Source records:
Segment Open
File: src/sv/ftso_queue.sv
// ----------------------------------------------------------------------------
// ftso_queue
// Short burst queue between the parser and the output serializer.
// ----------------------------------------------------------------------------
module ftso_queue import ftso_pkg::*; #(
  parameter int unsigned QUEUE_DEPTH = DEF_QUEUE_DEPTH
) (
  input  logic           clk_i,
  input  logic           rst_ni,
  input  logic           push_i,
  input  ftso_burst_t    push_data_i,
  input  logic           pop_i,
  output ftso_burst_t    pop_data_o,
  output ftso_q_status_t status_o
);

  localparam int unsigned PTR_W = (QUEUE_DEPTH > 1) ? $clog2(QUEUE_DEPTH) : 1;
  localparam int unsigned CNT_W = $clog2(QUEUE_DEPTH + 1);
  localparam logic [PTR_W-1:0] PTR_LAST  = PTR_W'(QUEUE_DEPTH - 1);
  localparam logic [CNT_W-1:0] CNT_DEPTH = CNT_W'(QUEUE_DEPTH);

  ftso_burst_t [QUEUE_DEPTH-1:0] slot_q;
  logic [PTR_W-1:0] wr_q, rd_q;
  logic [CNT_W-1:0] count_q;
  logic             do_push, do_pop;

  assign status_o.full  = (count_q == CNT_DEPTH);
  assign status_o.empty = (count_q == '0);
  assign do_push        = push_i && !status_o.full;
  assign do_pop         = pop_i && !status_o.empty;
  assign pop_data_o     = slot_q[rd_q];

  always_ff @(posedge clk_i) begin
    if (do_push) begin
      slot_q[wr_q] <= push_data_i;
    end
  end

  always_ff @(posedge clk_i or negedge rst_ni) begin
    if (!rst_ni) begin
      wr_q    <= '0;
      rd_q    <= '0;
      count_q <= '0;
    end else begin
      if (do_push) begin
        wr_q <= (wr_q == PTR_LAST) ? '0 : wr_q + PTR_W'(1);
      end
      if (do_pop) begin
        rd_q <= (rd_q == PTR_LAST) ? '0 : rd_q + PTR_W'(1);
      end
      if (do_push && !do_pop) begin
        count_q <= count_q + CNT_W'(1);
      end else if (do_pop && !do_push) begin
        count_q <= count_q - CNT_W'(1);
      end
    end
  end

endmodule

File: src/sv/ftso_back.sv
// ----------------------------------------------------------------------------
// ftso_back
// Output serializer: unpacks queued bursts, one beat per unstalled cycle.
// ----------------------------------------------------------------------------
module ftso_back import ftso_pkg::*; (
  input  logic           clk_i,
  input  logic           rst_ni,
  input  ftso_burst_t    burst_i,
  input  ftso_q_status_t status_i,
  output logic           pop_o,
  output logic           out_valid_o,
  input  logic           out_stall_i,
  output logic [7:0]     out_byte_o,
  output logic           last_of_run_o,
  output logic           size_error_o
);

  ftso_burst_t cur_q;
  logic [1:0]  idx_q;
  logic        busy_q;
  logic        take, at_last;

  assign take          = busy_q && !out_stall_i;
  assign at_last       = (idx_q == cur_q.last_idx);
  assign pop_o         = !status_i.empty && (!busy_q || (take && at_last));
  assign out_valid_o   = busy_q;
  assign out_byte_o    = cur_q.data[idx_q];
  assign last_of_run_o = at_last;
  assign size_error_o  = cur_q.err;

  always_ff @(posedge clk_i) begin
    if (pop_o) begin
      cur_q <= burst_i;
    end
  end

  always_ff @(posedge clk_i or negedge rst_ni) begin
    if (!rst_ni) begin
      busy_q <= 1'b0;
      idx_q  <= '0;
    end else if (pop_o) begin
      busy_q <= 1'b1;
      idx_q  <= '0;
    end else if (take) begin
      if (at_last) begin
        busy_q <= 1'b0;
      end else begin
        idx_q <= idx_q + 2'd1;
      end
    end
  end

endmodule

File: src/sv/flv_tag_timestamp_offset_core.sv
// ----------------------------------------------------------------------------
// flv_tag_timestamp_offset_core
// Rewrites FLV tag timestamps by a configured offset, drops a leading script
// tag, checks previous-tag-size fields and flags mismatches.
// ----------------------------------------------------------------------------
// channel  | handshake                | payload
// in       | in_valid_i / in_stall_o  | in_byte_i, segment_start_i
// out      | out_valid_o / out_stall_i| out_byte_o, last_of_run_o, size_error_o
// cfg      | cfg_valid_i / cfg_ready_o| cfg_index_i, cfg_data_i
//
// One input beat per cycle while the burst queue has room; each beat yields
// zero to four output beats, sent one per cycle by the serializer while the
// output is not stalled. Timestamp and matching tag-size fields come out as
// four-beat bursts; the serializer draining the queue sets the sustained rate.
// Reset clears parse state, queue and offset; keep_header resets to one.
// A stall on the output backs up the queue, then stalls the input.
// ----------------------------------------------------------------------------
module flv_tag_timestamp_offset_core import ftso_pkg::*; #(
  parameter int unsigned QUEUE_DEPTH = DEF_QUEUE_DEPTH
) (
  input  logic                  clk_i,
  input  logic                  rst_ni,
  input  logic                  in_valid_i,
  output logic                  in_stall_o,
  input  logic [7:0]            in_byte_i,
  input  logic                  segment_start_i,
  output logic                  out_valid_o,
  input  logic                  out_stall_i,
  output logic [7:0]            out_byte_o,
  output logic                  last_of_run_o,
  output logic                  size_error_o,
  input  logic                  cfg_valid_i,
  output logic                  cfg_ready_o,
  input  logic [CFG_IDX_W-1:0]  cfg_index_i,
  input  logic [CFG_DATA_W-1:0] cfg_data_i
);

  logic [31:0]    time_offset_q;
  logic           keep_header_q;
  logic           accept, push, pop;
  ftso_burst_t    push_data, pop_data;
  ftso_q_status_t q_status;

  assign cfg_ready_o = 1'b1;
  assign in_stall_o  = q_status.full;
  assign accept      = in_valid_i && !in_stall_o;

  always_ff @(posedge clk_i or negedge rst_ni) begin
    if (!rst_ni) begin
      time_offset_q <= '0;
      keep_header_q <= 1'b1;
    end else if (cfg_valid_i && cfg_ready_o) begin
      case (cfg_index_i)
        CFG_TIME_OFFSET: time_offset_q <= cfg_data_i[31:0];
        CFG_KEEP_HEADER: keep_header_q <= cfg_data_i[0];
        default: begin
        end
      endcase
    end
  end

  ftso_front u_front (
    .clk_i           (clk_i),
    .rst_ni          (rst_ni),
    .accept_i        (accept),
    .in_byte_i       (in_byte_i),
    .segment_start_i (segment_start_i),
    .time_offset_i   (time_offset_q),
    .keep_header_i   (keep_header_q),
    .push_o          (push),
    .burst_o         (push_data)
  );

  ftso_queue #(
    .QUEUE_DEPTH (QUEUE_DEPTH)
  ) u_queue (
    .clk_i       (clk_i),
    .rst_ni      (rst_ni),
    .push_i      (push),
    .push_data_i (push_data),
    .pop_i       (pop),
    .pop_data_o  (pop_data),
    .status_o    (q_status)
  );

  ftso_back u_back (
    .clk_i         (clk_i),
    .rst_ni        (rst_ni),
    .burst_i       (pop_data),
    .status_i      (q_status),
    .pop_o         (pop),
    .out_valid_o   (out_valid_o),
    .out_stall_i   (out_stall_i),
    .out_byte_o    (out_byte_o),
    .last_of_run_o (last_of_run_o),
    .size_error_o  (size_error_o)
  );

`ifndef SYNTHESIS
  a_err_beat: assert property (@(posedge clk_i) disable iff (!rst_ni)
    out_valid_o && size_error_o |-> last_of_run_o && (out_byte_o == 8'd0))
    else $error("error beat is not a single zero beat");

  a_burst_cont: assert property (@(posedge clk_i) disable iff (!rst_ni)
    out_valid_o && !out_stall_i && !last_of_run_o |=> out_valid_o)
    else $error("burst broken before its last beat");

  a_no_lost_push: assert property (@(posedge clk_i) disable iff (!rst_ni)
    push |-> !q_status.full)
    else $error("burst pushed into a full queue");
`endif

endmodule
File: config.mk
export PLATFORM = sky130hd
export DESIGN_NAME = flv_tag_timestamp_offset_core
export DESIGN_NICKNAME = d
export VERILOG_FILES = /design/src/sv/ftso_pkg.sv /design/src/sv/ftso_front.sv /design/src/sv/ftso_queue.sv /design/src/sv/ftso_back.sv /design/src/sv/flv_tag_timestamp_offset_core.sv
export SDC_FILE = /design/constraint.sdc
export NUM_CORES = 1
export LEC_CHECK = 0
export ABC_AREA = 1
export BUFFER_PORTS_ARGS = -buffer_cell sky130_fd_sc_hd__buf_2
export CORE_MARGIN = 2
export CORE_UTILIZATION = 30
export CTS_BUF_LIST = sky130_fd_sc_hd__clkbuf_8
export CTS_CLUSTER_DIAMETER = 80
export DETAILED_ROUTE_END_ITERATION = 8
export SYNTH_ARGS = -nofsm -noshare
export SYNTH_HDL_FRONTEND = slang
export SYNTH_SLANG_ARGS = --single-unit
File: constraint.sdc
create_clock -name clk_i -period 7.7 [get_ports clk_i]
set_input_delay 0.77 -clock clk_i [delete_from_list [all_inputs] [get_ports clk_i]]
set_output_delay 0.77 -clock clk_i [all_outputs]
set_load 0.1 [all_outputs]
Segment Closed
**TASK TO COMPLETE:** The string "zero" marks the lines to copy; report each of them from the data above.

**ANSWER BOX:**
// zero to four output beats, sent one per cycle by the serializer while the
    else $error("error beat is not a single zero beat");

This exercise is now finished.